Content starts
**src/rtl/msdap_pkg.sv**
```systemverilog
// Shared MSDAP constants: default serial word width and serializer FSM encoding.
package msdap_pkg;

  localparam int MSDAP_WIDTH = 40;
  localparam int MSDAP_CNT_W = 6;

  typedef enum logic {
    ST_IDLE  = 1'b0,
    ST_SHIFT = 1'b1
  } msdap_state_t;

endpackage

```
**src/rtl/msdap_shift_lane.sv**
```systemverilog
// One serial output lane: WIDTH-bit parallel-load register shifting MSB first.
module msdap_shift_lane #(
  parameter int WIDTH = 40
) (
  input  logic             clk,
  input  logic             rst,
  input  logic             load,
  input  logic             shift,
  input  logic [WIDTH-1:0] din,
  output logic             dout
);

  logic [WIDTH-1:0] sreg;

  // After k shifts the MSB holds original bit WIDTH-1-k, which equals the FSM bit index.
  always_ff @(posedge clk) begin
    if (rst) begin
      sreg <= '0;
    end else if (load) begin
      sreg <= din;
    end else if (shift) begin
      sreg <= {sreg[WIDTH-2:0], 1'b0};
    end
  end

  assign dout = sreg[WIDTH-1];

endmodule

```
**src/rtl/msdap_out_serializer.sv**
```systemverilog
// Stereo output serializer: lockstep L/R shifters, one pending word, gapless reload at bit 0.
module msdap_out_serializer
  import msdap_pkg::*;
#(
  parameter int WIDTH = MSDAP_WIDTH
) (
  input  logic             Sclk,
  input  logic             Reset,
  input  logic [WIDTH-1:0] DataL,
  input  logic [WIDTH-1:0] DataR,
  input  logic             DataValid,
  output logic             DataReady,
  output logic             OutReady,
  output logic             OutputL,
  output logic             OutputR,
  output msdap_state_t     fsm_state
);

  // Handshake: a word moves on a rising Sclk where DataValid and DataReady are both 1;
  // the producer holds DataL/DataR stable until then, and DataReady never depends on DataValid.

  msdap_state_t           state;
  logic [MSDAP_CNT_W-1:0] bit_cnt;
  logic [WIDTH-1:0]       pend_l;
  logic [WIDTH-1:0]       pend_r;
  logic                   pend_valid;

  logic                   transfer;
  logic                   lane_load;
  logic                   lane_shift;
  logic [WIDTH-1:0]       load_l;
  logic [WIDTH-1:0]       load_r;
  logic                   lane_l_bit;
  logic                   lane_r_bit;

  assign transfer = DataValid & DataReady;

  // Shifter source: pending word wins at bit 0; otherwise a fresh transfer loads directly.
  always_comb begin
    lane_load  = 1'b0;
    lane_shift = 1'b0;
    load_l     = DataL;
    load_r     = DataR;
    if (state == ST_IDLE) begin
      lane_load = transfer;
    end else if (bit_cnt == '0) begin
      if (pend_valid) begin
        lane_load = 1'b1;
        load_l    = pend_l;
        load_r    = pend_r;
      end else begin
        lane_load = transfer;
      end
    end else begin
      lane_shift = 1'b1;
    end
  end

  always_ff @(posedge Sclk) begin
    if (Reset) begin
      state      <= ST_IDLE;
      bit_cnt    <= '0;
      pend_l     <= '0;
      pend_r     <= '0;
      pend_valid <= 1'b0;
    end else begin
      case (state)
        ST_IDLE: begin
          if (transfer) begin
            state   <= ST_SHIFT;
            bit_cnt <= MSDAP_CNT_W'(WIDTH - 1);
          end
        end
        ST_SHIFT: begin
          if (bit_cnt == '0) begin
            if (pend_valid) begin
              pend_valid <= 1'b0;
              bit_cnt    <= MSDAP_CNT_W'(WIDTH - 1);
            end else if (transfer) begin
              bit_cnt <= MSDAP_CNT_W'(WIDTH - 1);
            end else begin
              state <= ST_IDLE;
            end
          end else begin
            bit_cnt <= bit_cnt - 1'b1;
            if (transfer) begin
              pend_l     <= DataL;
              pend_r     <= DataR;
              pend_valid <= 1'b1;
            end
          end
        end
        default: state <= ST_IDLE;
      endcase
    end
  end

  msdap_shift_lane #(.WIDTH(WIDTH)) u_lane_l (
    .clk   (Sclk),
    .rst   (Reset),
    .load  (lane_load),
    .shift (lane_shift),
    .din   (load_l),
    .dout  (lane_l_bit)
  );

  msdap_shift_lane #(.WIDTH(WIDTH)) u_lane_r (
    .clk   (Sclk),
    .rst   (Reset),
    .load  (lane_load),
    .shift (lane_shift),
    .din   (load_r),
    .dout  (lane_r_bit)
  );

  assign DataReady = ~pend_valid;
  assign OutReady  = (state == ST_SHIFT);
  assign OutputL   = OutReady & lane_l_bit;
  assign OutputR   = OutReady & lane_r_bit;
  assign fsm_state = state;

endmodule

```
Content ends
*Exercise*: Retype the entire listing word for word.

*Written answer*:
**src/rtl/msdap_pkg.sv**
```systemverilog
// Shared MSDAP constants: default serial word width and serializer FSM encoding.
package msdap_pkg;

  localparam int MSDAP_WIDTH = 40;
  localparam int MSDAP_CNT_W = 6;

  typedef enum logic {
    ST_IDLE  = 1'b0,
    ST_SHIFT = 1'b1
  } msdap_state_t;

endpackage

```
**src/rtl/msdap_shift_lane.sv**
```systemverilog
// One serial output lane: WIDTH-bit parallel-load register shifting MSB first.
module msdap_shift_lane #(
  parameter int WIDTH = 40
) (
  input  logic             clk,
  input  logic             rst,
  input  logic             load,
  input  logic             shift,
  input  logic [WIDTH-1:0] din,
  output logic             dout
);

  logic [WIDTH-1:0] sreg;

  // After k shifts the MSB holds original bit WIDTH-1-k, which equals the FSM bit index.
  always_ff @(posedge clk) begin
    if (rst) begin
      sreg <= '0;
    end else if (load) begin
      sreg <= din;
    end else if (shift) begin
      sreg <= {sreg[WIDTH-2:0], 1'b0};
    end
  end

  assign dout = sreg[WIDTH-1];

endmodule

```
**src/rtl/msdap_out_serializer.sv**
```systemverilog
// Stereo output serializer: lockstep L/R shifters, one pending word, gapless reload at bit 0.
module msdap_out_serializer
  import msdap_pkg::*;
#(
  parameter int WIDTH = MSDAP_WIDTH
) (
  input  logic             Sclk,
  input  logic             Reset,
  input  logic [WIDTH-1:0] DataL,
  input  logic [WIDTH-1:0] DataR,
  input  logic             DataValid,
  output logic             DataReady,
  output logic             OutReady,
  output logic             OutputL,
  output logic             OutputR,
  output msdap_state_t     fsm_state
);

  // Handshake: a word moves on a rising Sclk where DataValid and DataReady are both 1;
  // the producer holds DataL/DataR stable until then, and DataReady never depends on DataValid.

  msdap_state_t           state;
  logic [MSDAP_CNT_W-1:0] bit_cnt;
  logic [WIDTH-1:0]       pend_l;
  logic [WIDTH-1:0]       pend_r;
  logic                   pend_valid;

  logic                   transfer;
  logic                   lane_load;
  logic                   lane_shift;
  logic [WIDTH-1:0]       load_l;
  logic [WIDTH-1:0]       load_r;
  logic                   lane_l_bit;
  logic                   lane_r_bit;

  assign transfer = DataValid & DataReady;

  // Shifter source: pending word wins at bit 0; otherwise a fresh transfer loads directly.
  always_comb begin
    lane_load  = 1'b0;
    lane_shift = 1'b0;
    load_l     = DataL;
    load_r     = DataR;
    if (state == ST_IDLE) begin
      lane_load = transfer;
    end else if (bit_cnt == '0) begin
      if (pend_valid) begin
        lane_load = 1'b1;
        load_l    = pend_l;
        load_r    = pend_r;
      end else begin
        lane_load = transfer;
      end
    end else begin
      lane_shift = 1'b1;
    end
  end

  always_ff @(posedge Sclk) begin
    if (Reset) begin
      state      <= ST_IDLE;
      bit_cnt    <= '0;
      pend_l     <= '0;
      pend_r     <= '0;
      pend_valid <= 1'b0;
    end else begin
      case (state)
        ST_IDLE: begin
          if (transfer) begin
            state   <= ST_SHIFT;
            bit_cnt <= MSDAP_CNT_W'(WIDTH - 1);
          end
        end
        ST_SHIFT: begin
          if (bit_cnt == '0) begin
            if (pend_valid) begin
              pend_valid <= 1'b0;
              bit_cnt    <= MSDAP_CNT_W'(WIDTH - 1);
            end else if (transfer) begin
              bit_cnt <= MSDAP_CNT_W'(WIDTH - 1);
            end else begin
              state <= ST_IDLE;
            end
          end else begin
            bit_cnt <= bit_cnt - 1'b1;
            if (transfer) begin
              pend_l     <= DataL;
              pend_r     <= DataR;
              pend_valid <= 1'b1;
            end
          end
        end
        default: state <= ST_IDLE;
      endcase
    end
  end

  msdap_shift_lane #(.WIDTH(WIDTH)) u_lane_l (
    .clk   (Sclk),
    .rst   (Reset),
    .load  (lane_load),
    .shift (lane_shift),
    .din   (load_l),
    .dout  (lane_l_bit)
  );

  msdap_shift_lane #(.WIDTH(WIDTH)) u_lane_r (
    .clk   (Sclk),
    .rst   (Reset),
    .load  (lane_load),
    .shift (lane_shift),
    .din   (load_r),
    .dout  (lane_r_bit)
  );

  assign DataReady = ~pend_valid;
  assign OutReady  = (state == ST_SHIFT);
  assign OutputL   = OutReady & lane_l_bit;
  assign OutputR   = OutReady & lane_r_bit;
  assign fsm_state = state;

endmodule

```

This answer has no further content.